[Stored data]
`src/rtl/rf_operand_fetch.sv`:
```
// Register-file operand fetch: issues RF reads, waits out the read latency and bypasses racing writebacks.
// Optional performance counters are enabled with `define RF_OPFETCH_PERF_EN.
module rf_operand_fetch #(
    parameter int ADDR_WIDTH = 5,
    parameter int DATA_WIDTH = 32
) (
    input  logic                  clk,
    input  logic                  rst,
    input  logic                  in_valid,
    output logic                  in_ready,
    input  logic [ADDR_WIDTH-1:0] in_rs1,
    input  logic [ADDR_WIDTH-1:0] in_rs2,
    input  logic                  wb_valid,
    input  logic [ADDR_WIDTH-1:0] wb_rd,
    input  logic [DATA_WIDTH-1:0] wb_data,
    output logic [ADDR_WIDTH-1:0] rf_raddr1,
    output logic [ADDR_WIDTH-1:0] rf_raddr2,
    input  logic [DATA_WIDTH-1:0] rf_rdata1,
    input  logic [DATA_WIDTH-1:0] rf_rdata2,
    output logic                  rf_wen,
    output logic [ADDR_WIDTH-1:0] rf_waddr,
    output logic [DATA_WIDTH-1:0] rf_wdata,
    output logic                  out_valid,
    input  logic                  out_ready,
    output logic [DATA_WIDTH-1:0] out_src1,
    output logic [DATA_WIDTH-1:0] out_src2
`ifdef RF_OPFETCH_PERF_EN
    ,
    output logic [31:0]           perf_req_cnt,
    output logic [31:0]           perf_byp_cnt
`endif
);

    typedef enum logic [1:0] {
        IDLE,
        FETCH,
        VALID
    } state_t;

    state_t                state, state_nx;
    logic [ADDR_WIDTH-1:0] rs1, rs2;
    logic                  pend1, pend2;
    logic [DATA_WIDTH-1:0] pdata1, pdata2;
    logic                  wb_live;
    logic                  hit1, hit2;
    logic                  acc_hit1, acc_hit2;
    logic [DATA_WIDTH-1:0] fetch1, fetch2;

    // x0 writebacks are dropped entirely: no RF write and no bypass.
    assign wb_live  = wb_valid && (wb_rd != '0);
    assign hit1     = wb_live && (wb_rd == rs1);
    assign hit2     = wb_live && (wb_rd == rs2);
    assign acc_hit1 = wb_live && (wb_rd == in_rs1);
    assign acc_hit2 = wb_live && (wb_rd == in_rs2);

    assign rf_wen   = wb_live && !rst;
    assign rf_waddr = wb_rd;
    assign rf_wdata = wb_data;

    assign rf_raddr1 = (state == IDLE) ? in_rs1 : rs1;
    assign rf_raddr2 = (state == IDLE) ? in_rs2 : rs2;

    always_comb begin
        fetch1 = rf_rdata1;
        if (rs1 == '0)  fetch1 = '0;
        else if (hit1)  fetch1 = wb_data;
        else if (pend1) fetch1 = pdata1;
        fetch2 = rf_rdata2;
        if (rs2 == '0)  fetch2 = '0;
        else if (hit2)  fetch2 = wb_data;
        else if (pend2) fetch2 = pdata2;
    end

    always_comb begin
        state_nx  = state;
        in_ready  = 1'b0;
        out_valid = 1'b0;
        unique case (state)
            IDLE: begin
                in_ready = 1'b1;
                if (in_valid) state_nx = FETCH;
            end
            FETCH: state_nx = VALID;
            VALID: begin
                out_valid = 1'b1;
                if (out_ready) state_nx = IDLE;
            end
            default: state_nx = IDLE;
        endcase
    end

    always_ff @(posedge clk) begin
        if (rst) begin
            state    <= IDLE;
            rs1      <= '0;
            rs2      <= '0;
            pend1    <= 1'b0;
            pend2    <= 1'b0;
            pdata1   <= '0;
            pdata2   <= '0;
            out_src1 <= '0;
            out_src2 <= '0;
        end else begin
            state <= state_nx;
            unique case (state)
                IDLE: begin
                    if (in_valid) begin
                        rs1    <= in_rs1;
                        rs2    <= in_rs2;
                        pend1  <= acc_hit1;
                        pend2  <= acc_hit2;
                        pdata1 <= wb_data;
                        pdata2 <= wb_data;
                    end
                end
                FETCH: begin
                    out_src1 <= fetch1;
                    out_src2 <= fetch2;
                    pend1    <= 1'b0;
                    pend2    <= 1'b0;
                end
                VALID: begin
                    if (hit1) out_src1 <= wb_data;
                    if (hit2) out_src2 <= wb_data;
                end
                default: ;
            endcase
        end
    end

`ifdef RF_OPFETCH_PERF_EN
    logic byp_edge;

    assign byp_edge = ((state == FETCH) && (hit1 || hit2 || pend1 || pend2)) ||
                      ((state == VALID) && (hit1 || hit2));

    always_ff @(posedge clk) begin
        if (rst) begin
            perf_req_cnt <= '0;
            perf_byp_cnt <= '0;
        end else begin
            if (out_valid && out_ready) perf_req_cnt <= perf_req_cnt + 32'd1;
            if (byp_edge)               perf_byp_cnt <= perf_byp_cnt + 32'd1;
        end
    end
`endif

endmodule
```
`config.mk`:
```
export PLATFORM = sky130hd
export DESIGN_NAME = irq_vector_ctrl_flat
export DESIGN_NICKNAME = d
export VERILOG_FILES = /design/src/rtl/irq_vector_ctrl_if.sv /design/src/rtl/irq_vector_ctrl.sv /design/src/flat_wrapper.sv
export SDC_FILE = /design/constraint.sdc
export NUM_CORES = 1
export LEC_CHECK = 0
export BUFFER_PORTS_ARGS = -buffer_cell sky130_fd_sc_hd__buf_2
export CAP_MARGIN = 20
export CORE_UTILIZATION = 35
export CTS_BUF_LIST = sky130_fd_sc_hd__clkbuf_16
export CTS_CLUSTER_SIZE = 20
export DETAILED_ROUTE_END_ITERATION = 10
export PLACE_DENSITY = 0.69
export SKIP_CTS_REPAIR_TIMING = 1
export SLEW_MARGIN = 20
export SYNTH_ARGS = -nofsm -noshare
export SYNTH_HDL_FRONTEND = slang
export SYNTH_SLANG_ARGS = --single-unit
```
`constraint.sdc`:
```
create_clock -name clk -period 6.6 [get_ports clk]
set_input_delay 0.99 -clock clk [delete_from_list [all_inputs] [get_ports clk]]
set_output_delay 0.99 -clock clk [all_outputs]
set_load 0.05 [all_outputs]
```
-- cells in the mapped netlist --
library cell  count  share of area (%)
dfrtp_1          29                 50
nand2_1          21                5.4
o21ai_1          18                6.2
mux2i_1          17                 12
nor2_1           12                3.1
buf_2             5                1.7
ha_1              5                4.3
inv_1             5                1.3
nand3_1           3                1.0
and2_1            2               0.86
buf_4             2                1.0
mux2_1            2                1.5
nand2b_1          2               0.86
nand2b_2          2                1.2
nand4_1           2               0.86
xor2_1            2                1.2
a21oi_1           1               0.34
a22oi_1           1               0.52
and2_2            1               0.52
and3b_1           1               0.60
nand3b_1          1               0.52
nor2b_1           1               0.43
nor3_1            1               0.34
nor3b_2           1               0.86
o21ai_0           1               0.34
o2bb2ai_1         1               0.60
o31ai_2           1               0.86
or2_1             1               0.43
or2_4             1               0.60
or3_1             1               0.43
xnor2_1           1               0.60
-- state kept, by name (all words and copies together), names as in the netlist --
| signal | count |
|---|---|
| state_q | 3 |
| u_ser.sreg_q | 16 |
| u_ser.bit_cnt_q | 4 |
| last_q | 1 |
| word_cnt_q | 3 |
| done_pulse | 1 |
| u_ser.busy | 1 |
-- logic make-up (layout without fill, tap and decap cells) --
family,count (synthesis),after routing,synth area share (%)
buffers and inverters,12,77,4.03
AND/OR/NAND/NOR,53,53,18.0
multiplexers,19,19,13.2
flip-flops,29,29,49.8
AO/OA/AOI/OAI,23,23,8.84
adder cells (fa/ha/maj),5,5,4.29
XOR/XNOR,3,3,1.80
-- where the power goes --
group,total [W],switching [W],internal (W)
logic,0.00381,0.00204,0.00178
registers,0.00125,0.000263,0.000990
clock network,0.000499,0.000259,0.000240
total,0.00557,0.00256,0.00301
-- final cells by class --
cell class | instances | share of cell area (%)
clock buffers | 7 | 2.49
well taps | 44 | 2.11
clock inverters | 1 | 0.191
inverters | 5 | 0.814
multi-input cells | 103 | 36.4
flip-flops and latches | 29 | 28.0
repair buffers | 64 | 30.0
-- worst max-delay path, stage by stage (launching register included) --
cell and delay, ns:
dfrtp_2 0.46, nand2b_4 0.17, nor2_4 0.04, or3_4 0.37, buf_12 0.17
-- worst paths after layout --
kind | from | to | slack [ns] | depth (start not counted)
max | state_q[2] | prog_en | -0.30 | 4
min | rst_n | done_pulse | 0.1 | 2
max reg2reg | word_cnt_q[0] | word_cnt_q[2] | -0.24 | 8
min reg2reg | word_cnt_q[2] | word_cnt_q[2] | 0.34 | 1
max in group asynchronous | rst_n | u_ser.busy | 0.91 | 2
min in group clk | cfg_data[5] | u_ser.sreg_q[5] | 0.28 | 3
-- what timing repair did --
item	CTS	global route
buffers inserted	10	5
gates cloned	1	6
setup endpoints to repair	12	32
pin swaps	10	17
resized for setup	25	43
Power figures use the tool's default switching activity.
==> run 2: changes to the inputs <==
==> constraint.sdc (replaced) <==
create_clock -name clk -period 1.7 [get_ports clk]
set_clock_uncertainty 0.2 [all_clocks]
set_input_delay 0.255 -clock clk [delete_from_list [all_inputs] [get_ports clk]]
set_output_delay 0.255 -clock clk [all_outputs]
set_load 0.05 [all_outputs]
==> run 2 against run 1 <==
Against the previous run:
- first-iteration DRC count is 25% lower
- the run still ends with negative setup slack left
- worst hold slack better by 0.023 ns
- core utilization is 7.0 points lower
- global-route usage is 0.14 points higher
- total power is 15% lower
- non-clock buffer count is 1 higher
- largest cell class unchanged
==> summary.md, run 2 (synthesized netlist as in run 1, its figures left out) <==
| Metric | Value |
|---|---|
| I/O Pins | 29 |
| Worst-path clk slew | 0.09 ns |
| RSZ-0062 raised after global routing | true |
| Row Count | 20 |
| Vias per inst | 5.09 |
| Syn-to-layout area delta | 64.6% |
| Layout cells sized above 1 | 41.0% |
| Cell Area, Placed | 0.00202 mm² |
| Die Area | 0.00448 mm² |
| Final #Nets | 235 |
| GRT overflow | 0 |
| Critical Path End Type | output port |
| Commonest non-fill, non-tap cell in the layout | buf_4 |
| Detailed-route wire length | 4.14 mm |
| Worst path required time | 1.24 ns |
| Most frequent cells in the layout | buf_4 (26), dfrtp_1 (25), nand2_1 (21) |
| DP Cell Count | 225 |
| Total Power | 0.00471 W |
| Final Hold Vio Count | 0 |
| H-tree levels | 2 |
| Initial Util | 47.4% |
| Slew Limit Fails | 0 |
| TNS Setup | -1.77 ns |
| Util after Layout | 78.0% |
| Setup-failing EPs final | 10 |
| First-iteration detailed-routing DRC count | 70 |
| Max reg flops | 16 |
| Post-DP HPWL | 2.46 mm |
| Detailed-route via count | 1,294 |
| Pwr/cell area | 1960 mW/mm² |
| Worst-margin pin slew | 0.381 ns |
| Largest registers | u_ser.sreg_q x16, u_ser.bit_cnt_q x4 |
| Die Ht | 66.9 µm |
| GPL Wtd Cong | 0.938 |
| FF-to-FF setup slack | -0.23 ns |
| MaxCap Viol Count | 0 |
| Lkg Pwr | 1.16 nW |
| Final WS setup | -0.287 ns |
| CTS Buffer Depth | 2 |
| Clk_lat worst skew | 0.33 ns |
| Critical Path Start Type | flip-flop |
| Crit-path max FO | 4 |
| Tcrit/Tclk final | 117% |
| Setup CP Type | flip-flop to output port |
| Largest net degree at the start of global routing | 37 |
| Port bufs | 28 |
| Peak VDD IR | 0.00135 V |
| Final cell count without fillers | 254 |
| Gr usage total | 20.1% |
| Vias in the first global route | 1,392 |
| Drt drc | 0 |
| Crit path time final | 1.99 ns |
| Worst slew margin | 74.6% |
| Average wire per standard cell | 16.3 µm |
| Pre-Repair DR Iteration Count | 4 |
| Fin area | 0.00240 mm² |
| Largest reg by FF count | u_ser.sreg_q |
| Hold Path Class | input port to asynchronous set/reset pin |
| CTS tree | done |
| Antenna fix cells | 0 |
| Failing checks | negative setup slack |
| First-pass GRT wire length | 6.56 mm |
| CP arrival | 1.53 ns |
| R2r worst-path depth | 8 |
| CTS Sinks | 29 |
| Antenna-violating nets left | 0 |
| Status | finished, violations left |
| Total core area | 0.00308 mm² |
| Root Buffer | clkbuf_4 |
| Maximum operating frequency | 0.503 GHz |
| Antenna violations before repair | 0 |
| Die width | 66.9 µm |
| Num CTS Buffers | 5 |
## src/rtl/sha3_pkg.sv

```systemverilog
// Shared SHA3 bus constants and the digest-reader state encoding.
package sha3_pkg;

  localparam int unsigned WORD_W       = 32;
  localparam int unsigned DIGEST_WORDS = 16;
  localparam int unsigned RATE_WORDS   = 18;

  localparam logic [WORD_W-1:0] READ_ADDR  = 32'h56;
  localparam logic [WORD_W-1:0] WRITE_ADDR = 32'h55;

  typedef enum logic {
    IDLE  = 1'b0,
    SERVE = 1'b1
  } state_t;

endpackage

```

## src/rtl/sha3_digest_reader.sv

```systemverilog
// Captures a wide SHA3 digest and serves it LSW-first, one 32-bit word per bus read.
// Optional: define SHA3_READER_ZEROIZE_EN to clear each buffer word as it is read out.
module sha3_digest_reader #(
  parameter int unsigned WORDS     = sha3_pkg::DIGEST_WORDS,
  parameter logic [31:0] READ_ADDR = sha3_pkg::READ_ADDR
) (
  input  logic                clk,
  input  logic                rst,
  input  logic                digest_valid,
  input  logic [WORDS*32-1:0] digest_in,
  output logic                digest_ack,
  input  logic                read_e,
  input  logic [31:0]         addr_in,
  output logic [31:0]         data_out,
  output logic                data_valid,
  output logic                avail,
  output logic                underrun,
  output logic                done
);

  import sha3_pkg::*;

  localparam int unsigned DIGEST_W = WORDS * WORD_W;
  localparam int unsigned IDX_W    = (WORDS > 1) ? $clog2(WORDS) : 1;
  localparam logic [IDX_W-1:0] LAST_IDX = IDX_W'(WORDS - 1);

  state_t               state, state_d;
  logic [DIGEST_W-1:0]  digest_buf, digest_buf_d;
  logic [IDX_W-1:0]     idx, idx_d;
  logic [WORD_W-1:0]    data_out_d;
  logic                 ack_d, data_valid_d, underrun_d, done_d;
  logic                 rd_hit;

  assign rd_hit = read_e && (addr_in == READ_ADDR);
  assign avail  = (state == SERVE);

  // Next-state, buffer and output-pulse logic.
  always_comb begin
    state_d      = state;
    digest_buf_d = digest_buf;
    idx_d        = idx;
    data_out_d   = data_out;
    ack_d        = 1'b0;
    data_valid_d = 1'b0;
    underrun_d   = 1'b0;
    done_d       = 1'b0;
    case (state)
      IDLE: begin
        // The bus never stalls: an empty read still completes, with zero data.
        if (rd_hit) begin
          data_out_d   = '0;
          data_valid_d = 1'b1;
          underrun_d   = 1'b1;
        end
        if (digest_valid) begin
          digest_buf_d = digest_in;
          idx_d        = '0;
          ack_d        = 1'b1;
          state_d      = SERVE;
        end
      end
      SERVE: begin
        if (rd_hit) begin
          data_out_d   = digest_buf[WORD_W*idx +: WORD_W];
          data_valid_d = 1'b1;
`ifdef SHA3_READER_ZEROIZE_EN
          digest_buf_d[WORD_W*idx +: WORD_W] = '0;
`else
          digest_buf_d = digest_buf;
`endif
          if (idx == LAST_IDX) begin
            done_d  = 1'b1;
            idx_d   = '0;
            state_d = IDLE;
          end else begin
            idx_d = idx + 1'b1;
          end
        end
      end
      default: state_d = IDLE;
    endcase
  end

  always_ff @(posedge clk) begin
    if (rst) begin
      state      <= IDLE;
      digest_buf <= '0;
      idx        <= '0;
      data_out   <= '0;
      digest_ack <= 1'b0;
      data_valid <= 1'b0;
      underrun   <= 1'b0;
      done       <= 1'b0;
    end else begin
      state      <= state_d;
      digest_buf <= digest_buf_d;
      idx        <= idx_d;
      data_out   <= data_out_d;
      digest_ack <= ack_d;
      data_valid <= data_valid_d;
      underrun   <= underrun_d;
      done       <= done_d;
    end
  end

endmodule

```
## config.mk

```make
export PLATFORM = sky130hd
export DESIGN_NAME = ifu_flat
export DESIGN_NICKNAME = d
export VERILOG_FILES = /design/src/rtl/ifu_pkg.sv /design/src/rtl/ifu_if.sv /design/src/rtl/ifu_fifo.sv /design/src/rtl/ifu.sv /design/src/flat_wrapper.sv
export SDC_FILE = /design/constraint.sdc
export NUM_CORES = 1
export LEC_CHECK = 0
export CELL_PAD_IN_SITES_DETAIL_PLACEMENT = 1
export CELL_PAD_IN_SITES_GLOBAL_PLACEMENT = 1
export CORE_MARGIN = 3
export CORE_UTILIZATION = 45
export DETAILED_ROUTE_END_ITERATION = 12
export PLACE_DENSITY_LB_ADDON = 0.1
export SLEW_MARGIN = 15
export SYNTH_ARGS = -nofsm -noshare
export SYNTH_HDL_FRONTEND = slang
export SYNTH_SLANG_ARGS = --single-unit
```

## constraint.sdc

```tcl
create_clock -name clk -period 13.7 [get_ports clk]
set_input_delay 2.055 -clock clk [delete_from_list [all_inputs] [get_ports clk]]
set_output_delay 2.055 -clock clk [all_outputs]
set_load 0.02 [all_outputs]
```
--- src/rtl/temp_window_avg.sv ---
// temp_window_avg: per-channel sliding-block average of sign-magnitude
// temperature samples taken every TICKS_PER_SAMPLE cycles over 2^LOG2_WINDOW
// samples, with valid/ack handshake, overrun flag and threshold alarm.
module temp_window_avg #(
    parameter int unsigned CHANNELS         = 4,
    parameter int unsigned DATA_W           = 9,
    parameter int unsigned TICKS_PER_SAMPLE = 50000000,
    parameter int unsigned LOG2_WINDOW      = 6
) (
    input  logic                         clk,
    input  logic                         rst,
    input  logic                         en,
    input  logic                         oneshot,
    input  logic [CHANNELS*DATA_W-1:0]   temp,
    input  logic [DATA_W-1:0]            thresh,
    input  logic                         avg_ack,
    output logic [CHANNELS*DATA_W-1:0]   avg,
    output logic                         avg_valid,
    output logic                         overrun,
    output logic [CHANNELS-1:0]          alarm,
    output logic [LOG2_WINDOW-1:0]       sample_idx,
    output logic                         busy
);

    localparam int unsigned ACC_W  = DATA_W + LOG2_WINDOW;
    localparam int unsigned TICK_W = (TICKS_PER_SAMPLE > 1) ? $clog2(TICKS_PER_SAMPLE) : 1;
    localparam logic [TICK_W-1:0] TICK_LAST = TICK_W'(TICKS_PER_SAMPLE - 1);

    typedef enum logic [1:0] {
        ST_IDLE  = 2'd0,
        ST_ACCUM = 2'd1,
        ST_HOLD  = 2'd2
    } state_t;

    state_t                      r_state;
    logic [TICK_W-1:0]           r_tick;
    logic [LOG2_WINDOW-1:0]      r_idx;
    logic signed [ACC_W-1:0]     r_acc [CHANNELS];
    logic [CHANNELS*DATA_W-1:0]  r_avg;
    logic                        r_avg_valid;
    logic                        r_overrun;
    logic [CHANNELS-1:0]         r_alarm;
    logic                        r_busy;

    logic [ACC_W-1:0]            w_mag     [CHANNELS];
    logic signed [ACC_W-1:0]     w_samp    [CHANNELS];
    logic signed [ACC_W-1:0]     w_sum     [CHANNELS];
    logic [CHANNELS*DATA_W-1:0]  w_new_avg;
    logic [CHANNELS-1:0]         w_new_alarm;
    logic                        w_strobe;
    logic                        w_last;

    // Sample conversion, running sums and the would-be average/alarm at completion
    always_comb begin
        w_strobe    = (r_tick == TICK_LAST);
        w_last      = &r_idx;
        w_new_avg   = '0;
        w_new_alarm = '0;
        for (int c = 0; c < int'(CHANNELS); c++) begin
            w_mag[c]  = {{(LOG2_WINDOW + 1){1'b0}}, temp[c*DATA_W +: (DATA_W - 1)]};
            // negative zero maps to 0 because 0 - 0 = 0
            w_samp[c] = temp[c*DATA_W + DATA_W - 1] ? (ACC_W'(0) - w_mag[c]) : w_mag[c];
            w_sum[c]  = r_acc[c] + w_samp[c];
            // dropping the low LOG2_WINDOW bits is a flooring arithmetic shift
            w_new_avg[c*DATA_W +: DATA_W] = w_sum[c][ACC_W-1:LOG2_WINDOW];
            w_new_alarm[c] = $signed(w_sum[c][ACC_W-1:LOG2_WINDOW]) >= $signed(thresh);
        end
    end

    // Control FSM, sample accumulation and result registers
    always_ff @(posedge clk) begin
        if (rst) begin
            r_state     <= ST_IDLE;
            r_tick      <= '0;
            r_idx       <= '0;
            r_avg       <= '0;
            r_avg_valid <= 1'b0;
            r_overrun   <= 1'b0;
            r_alarm     <= '0;
            r_busy      <= 1'b0;
            for (int c = 0; c < int'(CHANNELS); c++) r_acc[c] <= '0;
        end else begin
            // consumer ack; a coincident completion below takes precedence
            if (avg_ack) begin
                r_avg_valid <= 1'b0;
                r_overrun   <= 1'b0;
            end
            unique case (r_state)
                ST_IDLE: begin
                    if (en) begin
                        r_state <= ST_ACCUM;
                        r_busy  <= 1'b1;
                        r_tick  <= '0;
                        r_idx   <= '0;
                        for (int c = 0; c < int'(CHANNELS); c++) r_acc[c] <= '0;
                    end
                end
                ST_ACCUM: begin
                    if (!en) begin
                        // abandon the partial window, keep the last result
                        r_state <= ST_IDLE;
                        r_busy  <= 1'b0;
                        r_tick  <= '0;
                        r_idx   <= '0;
                        for (int c = 0; c < int'(CHANNELS); c++) r_acc[c] <= '0;
                    end else begin
                        r_tick <= w_strobe ? '0 : r_tick + TICK_W'(1);
                        if (w_strobe) begin
                            if (w_last) begin
                                r_avg       <= w_new_avg;
                                r_alarm     <= w_new_alarm;
                                r_avg_valid <= 1'b1;
                                r_overrun   <= avg_ack ? r_overrun : (r_overrun | r_avg_valid);
                                r_idx       <= '0;
                                for (int c = 0; c < int'(CHANNELS); c++) r_acc[c] <= '0;
                                if (oneshot) begin
                                    r_state <= ST_HOLD;
                                    r_busy  <= 1'b0;
                                end
                            end else begin
                                r_idx <= r_idx + LOG2_WINDOW'(1);
                                for (int c = 0; c < int'(CHANNELS); c++) r_acc[c] <= w_sum[c];
                            end
                        end
                    end
                end
                ST_HOLD: begin
                    if (!en) r_state <= ST_IDLE;
                end
                default: begin
                    r_state <= ST_IDLE;
                    r_busy  <= 1'b0;
                end
            endcase
        end
    end

    assign avg        = r_avg;
    assign avg_valid  = r_avg_valid;
    assign overrun    = r_overrun;
    assign alarm      = r_alarm;
    assign sample_idx = r_idx;
    assign busy       = r_busy;

endmodule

= Task description =
Write down again, exactly as given, only the lines above that fall from the line with "-- cells in" to the line with "u_ser.busy | 1 |", inclusive.

= Task output =
-- cells in the mapped netlist --
library cell  count  share of area (%)
dfrtp_1          29                 50
nand2_1          21                5.4
o21ai_1          18                6.2
mux2i_1          17                 12
nor2_1           12                3.1
buf_2             5                1.7
ha_1              5                4.3
inv_1             5                1.3
nand3_1           3                1.0
and2_1            2               0.86
buf_4             2                1.0
mux2_1            2                1.5
nand2b_1          2               0.86
nand2b_2          2                1.2
nand4_1           2               0.86
xor2_1            2                1.2
a21oi_1           1               0.34
a22oi_1           1               0.52
and2_2            1               0.52
and3b_1           1               0.60
nand3b_1          1               0.52
nor2b_1           1               0.43
nor3_1            1               0.34
nor3b_2           1               0.86
o21ai_0           1               0.34
o2bb2ai_1         1               0.60
o31ai_2           1               0.86
or2_1             1               0.43
or2_4             1               0.60
or3_1             1               0.43
xnor2_1           1               0.60
-- state kept, by name (all words and copies together), names as in the netlist --
| signal | count |
|---|---|
| state_q | 3 |
| u_ser.sreg_q | 16 |
| u_ser.bit_cnt_q | 4 |
| last_q | 1 |
| word_cnt_q | 3 |
| done_pulse | 1 |
| u_ser.busy | 1 |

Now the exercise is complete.